Background: an optimization exercise with open tools, aiming at small area. Do not read the settings as production practice. The RTL was checked by simulation tests, not by an equivalence proof against the original design. No driver is modelled on the clock port, so clock power and skew are understated where the tree is cut down; a real chip needs a root buffer or a tree. No activity file was given, so power comes from the tool's default toggle rates.

==> flow/design.v (excerpt) <==
module main(clock_in,rst,A,B,C,D,E,F,G,anode,button,BIN2,TMP);
Size: ~270 cells after synthesis, ~19 I/O pins, ~2100 µm² of cells after synthesis.
export LEC_CHECK = 0
export CAP_MARGIN = 20
export CORE_MARGIN = 2
export CORE_UTILIZATION = 40
export SLEW_MARGIN = 20
create_clock -name core_clock -period 10.0 [get_ports {clock_in}]
standard.sh (not shown) runs the stock make flow with config.mk's settings and CLKGATE_MAP_FILE= SYNTH_SCRIPT=/design/flow/synth_recipe.tcl, a recipe that flattens the netlist after the stock synthesis.
==> flow/flow/run.sh <==
#!/bin/bash
# Own layout flow: the standard synthesis, its combinational logic re-mapped
# for area by ABC (flip-flops untouched; the smallest of several seeded runs
# is kept), then the standard ORFS layout steps.
set -euo pipefail
here=$(pwd)
R=$here/orfs/results/$FLOW_PLATFORM/main/base
bash standard.sh synth > standard_synth.log 2>&1
cp $R/1_2_yosys.v std_synth.v
export LIB_FILE=$FLOW_HOME/platforms/sky130hd/lib/sky130_fd_sc_hd__tt_025C_1v80.lib
export IN_NETLIST=$here/std_synth.v
export FF_CELLS=$(grep -oE "sky130_fd_sc_hd__(dfxtp|dfrtp|dfstp|dfbbp|dfrbp|edfxtp|sdf|dlx)[a-z0-9_]*" std_synth.v | sort -u | tr '\n' ' ')
mkdir -p remap
remap_one() {
  sed "s/SEED/$1/" flow/area.abc > remap/area_$1.abc
  ABC_SCRIPT=$here/remap/area_$1.abc OUT_NETLIST=$here/remap/remap_$1.v STAT_FILE=$here/remap/stat_$1.txt \
    yosys -c flow/remap.tcl > remap/remap_$1.log 2>&1 || true
}
for s in 1 2 3 4; do remap_one $s & done; wait
for s in 5 6 7 8; do remap_one $s & done; wait
for s in 9 10 11 12; do remap_one $s & done; wait
best=""; bestarea=""
for s in 1 2 3 4 5 6 7 8 9 10 11 12; do
  [[ -f remap/stat_$s.txt && -f remap/remap_$s.v ]] || continue
  a=$(awk '/Chip area/ {print $NF}' remap/stat_$s.txt)
  echo "seed $s area $a" >> remap/areas.txt
  if [[ -z "$best" ]] || awk -v a=$a -v b=$bestarea 'BEGIN{exit !(a<b)}'; then best=$s; bestarea=$a; fi
done
[[ -n "$best" ]] || { echo "no remap result"; exit 1; }
echo "best seed $best area $bestarea" >> remap/areas.txt
cp remap/remap_$best.v remap.v
# same flip-flops, same names and cell types
ffs() { grep -oE "^\s*sky130_fd_sc_hd__(dfxtp|dfrtp|dfstp|dfbbp|dfrbp|edfxtp|sdf|dlx)[a-z0-9_]* +[^ ]+" "$1" | sed 's/^ *//' | sort; }
if ! diff <(ffs std_synth.v) <(ffs remap.v) > ff_diff.txt; then echo "flip-flops differ"; exit 1; fi
cp remap.v $R/1_2_yosys.v
rm -f $R/1_synth.odb $R/1_synth.sdc
export BUFFER_PORTS_ARGS="-buffer_cell sky130_fd_sc_hd__buf_1"
export CTS_ARGS="-repair_clock_nets -buf_list sky130_fd_sc_hd__clkbuf_8 -dont_use_dummy_load"
bash standard.sh > standard.log 2>&1
Other scripts of this flow, unchanged in this note and not shown: flow/flow/area.abc, flow/flow/remap.tcl
Next try:
--- a/flow/flow/run.sh
+++ b/flow/flow/run.sh
@@ -37,3 +37,3 @@
 export BUFFER_PORTS_ARGS="-buffer_cell sky130_fd_sc_hd__buf_1"
-export CTS_ARGS="-repair_clock_nets -buf_list sky130_fd_sc_hd__clkbuf_8 -dont_use_dummy_load"
+export CTS_ARGS="-sink_clustering_enable -sink_clustering_size 30 -sink_clustering_max_diameter 200 -repair_clock_nets -buf_list sky130_fd_sc_hd__clkbuf_16 -dont_use_dummy_load"
 bash standard.sh > standard.log 2>&1
Outcome: Non-clock buffer count is unchanged; global-route usage stays flat; combinational power stays flat; power rose by 14%.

- **EXERCISE OBJECTIVE**: In the listing above, how many lines include the string "wait"? Reply with the number alone.

- **THE ANSWER**: 3